Roar uses Slurm (Simple Linux Utility for Resource Management) to schedule submitted jobs and allocate compute resources.

Resource directives

Resource directives specify resources needed by a job, including the hardware to use (nodes, cores, GPUs, memory) and the run time. They are required for both interactive jobs and batch jobs. Interactive jobs via the Portal can also use resource directives.
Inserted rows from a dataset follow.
### src/rtl/line_fifo.sv
// Line-buffering word FIFO between a receiver and a transmitter.
// Bytes become visible to the transmitter only after a group is committed.
module line_fifo #(
    parameter int unsigned DW      = 8,
    parameter int unsigned LGFLEN  = 8,
    parameter int unsigned MAXLINE = 80,
    parameter logic [7:0]  TERM_A  = 8'h0a,
    parameter logic [7:0]  TERM_B  = 8'h0d,
    parameter int unsigned TIMEOUT = 0,
    parameter int unsigned TOW     = 24
) (
    input  logic              i_clk,
    input  logic              i_reset,
    input  logic              i_line_mode,
    input  logic              i_rx_stb,
    input  logic [DW-1:0]     i_rx_data,
    output logic              o_tx_stb,
    output logic [DW-1:0]     o_tx_data,
    input  logic              i_tx_busy,
    output logic [LGFLEN:0]   o_fill,
    output logic              o_empty,
    output logic              o_full,
    output logic              o_overflow
);

    localparam int unsigned     DEPTH      = 32'd1 << LGFLEN;
    localparam logic [LGFLEN:0] DEPTH_W    = {1'b1, {LGFLEN{1'b0}}};
    localparam logic [LGFLEN:0] ONE_W      = {{LGFLEN{1'b0}}, 1'b1};
    localparam logic [DW-1:0]   TERM_A_W   = DW'(TERM_A);
    localparam logic [DW-1:0]   TERM_B_W   = DW'(TERM_B);
    localparam logic [TOW-1:0]  TIMEOUT_W  = TOW'(TIMEOUT);
    localparam logic [TOW-1:0]  CNT_ONE_W  = {{(TOW-1){1'b0}}, 1'b1};
    localparam bit              TIMEOUT_EN = (TIMEOUT != 32'd0);

    logic [DW-1:0]   mem_r [0:DEPTH-1];
    logic [LGFLEN:0] head_r, tail_r, commit_r, fill_r;
    logic [TOW-1:0]  cnt_r;
    logic            tx_stb_r, empty_r, full_r, overflow_r;
    logic [DW-1:0]   tx_data_r;

    logic            full_s, wr_s, drop_s, term_s, acc_s;
    logic [LGFLEN:0] head_nxt_s, tail_nxt_s, commit_nxt_s, pend_s, fill_nxt_s;
    logic [31:0]     pend_ext_s;
    logic [TOW-1:0]  cnt_nxt_s;

    // Write/accept qualification and next-pointer arithmetic
    always_comb begin
        full_s     = ((head_r - tail_r) == DEPTH_W);
        wr_s       = i_rx_stb && !full_s;
        drop_s     = i_rx_stb && full_s;
        term_s     = (i_rx_data == TERM_A_W) || (i_rx_data == TERM_B_W);
        acc_s      = tx_stb_r && !i_tx_busy;
        head_nxt_s = wr_s  ? (head_r + ONE_W) : head_r;
        tail_nxt_s = acc_s ? (tail_r + ONE_W) : tail_r;
        pend_s     = head_r - commit_r;
        pend_ext_s = {{(31-LGFLEN){1'b0}}, pend_s};
        fill_nxt_s = head_nxt_s - tail_nxt_s;
    end

    // Commit pointer selection, highest priority first
    always_comb begin
        commit_nxt_s = commit_r;
        if (!i_line_mode) begin
            commit_nxt_s = head_nxt_s;
        end else if (wr_s && term_s) begin
            commit_nxt_s = head_r + ONE_W;
        end else if (drop_s && term_s) begin
            commit_nxt_s = head_r;
        end else if (pend_ext_s >= MAXLINE) begin
            commit_nxt_s = head_r;
        end else if (TIMEOUT_EN && (cnt_r == TIMEOUT_W) && (head_r != commit_r)) begin
            commit_nxt_s = head_r;
        end else begin
            commit_nxt_s = commit_r;
        end
    end

    // Idle counter: restarts on any activity, saturates at the timeout
    always_comb begin
        cnt_nxt_s = cnt_r;
        if (i_rx_stb || (commit_nxt_s != commit_r) || (head_r == commit_r)) begin
            cnt_nxt_s = {TOW{1'b0}};
        end else if (cnt_r < TIMEOUT_W) begin
            cnt_nxt_s = cnt_r + CNT_ONE_W;
        end else begin
            cnt_nxt_s = cnt_r;
        end
    end

    // Storage array; contents need no reset since pointers gate every read
    always_ff @(posedge i_clk) begin
        if (wr_s) begin
            mem_r[head_r[LGFLEN-1:0]] <= i_rx_data;
        end
    end

    // Pointers, status and sticky overflow
    always_ff @(posedge i_clk) begin
        if (i_reset) begin
            head_r     <= {(LGFLEN+1){1'b0}};
            tail_r     <= {(LGFLEN+1){1'b0}};
            commit_r   <= {(LGFLEN+1){1'b0}};
            cnt_r      <= {TOW{1'b0}};
            fill_r     <= {(LGFLEN+1){1'b0}};
            empty_r    <= 1'b1;
            full_r     <= 1'b0;
            overflow_r <= 1'b0;
        end else begin
            head_r     <= head_nxt_s;
            tail_r     <= tail_nxt_s;
            commit_r   <= commit_nxt_s;
            cnt_r      <= cnt_nxt_s;
            fill_r     <= fill_nxt_s;
            empty_r    <= (fill_nxt_s == {(LGFLEN+1){1'b0}});
            full_r     <= (fill_nxt_s == DEPTH_W);
            overflow_r <= overflow_r || drop_s;
        end
    end

    // Transmit handshake: one idle cycle after each accept limits rate to 1/2
    always_ff @(posedge i_clk) begin
        if (i_reset) begin
            tx_stb_r <= 1'b0;
        end else if (tx_stb_r) begin
            if (!i_tx_busy) begin
                tx_stb_r <= 1'b0;
            end else begin
                tx_stb_r <= 1'b1;
            end
        end else if (tail_r != commit_r) begin
            tx_stb_r  <= 1'b1;
            tx_data_r <= mem_r[tail_r[LGFLEN-1:0]];
        end else begin
            tx_stb_r <= 1'b0;
        end
    end

    assign o_tx_stb   = tx_stb_r;
    assign o_tx_data  = tx_data_r;
    assign o_fill     = fill_r;
    assign o_empty    = empty_r;
    assign o_full     = full_r;
    assign o_overflow = overflow_r;

endmodule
The most common directives are:

Short option Long option Description
-J --job-name name the job
-A --account charge to an account
-p --partition request a partition
-N --nodes number of nodes
-n --ntasks number of tasks (cores)
NA --ntasks-per-node number of tasks per node
NA --mem memory per node
NA --mem-per-cpu memory per core
-t --time maximum run time
NA --gres GPU request
-C --constraint required node features
only for paid accounts
-e --error direct standard error to a file
-o --output direct standard output to a file

Environment variables

Slurm defines environment variables within the scope of a job:

Environment Variable Description
SLURM_JOB_ID ID of the job
SLURM_JOB_NAME Name of job
SLURM_NNODES Number of nodes
SLURM_NODELIST List of nodes
SLURM_NTASKS Total number of tasks
SLURM_NTASKS_PER_NODE Number of tasks per node
SLURM_QUEUE Queue (partition)
SLURM_SUBMIT_DIR Directory of job submission

Replacement symbols

Replacement symbols can be used in Slurm directives, to build job names and filenames with information specific to the job being run:

Symbol Description
%j Job ID
%x Job name
%u Username
%N Hostname where the job is running

For more information on Slurm directives, environment variables, and replacement symbols, see Slurm sbatch documentation for batch jobs and Slurm salloc documentation for interactive jobs.

Job output files

By default, batch job standard output and standard error are both directed to slurm-%j.out, where %j is the jobID. But output and error filenames can be customized: #SBATCH -e = <file> redirects standard error to <file>, and #SBATCH -o likewise redirects standard output.

SLURM variables %x (job name) and %u (username) are useful for this purpose. For example,

#SBATCH -eo = %u_%x.out
writes both standard output and error to <username>_<jobname>.out.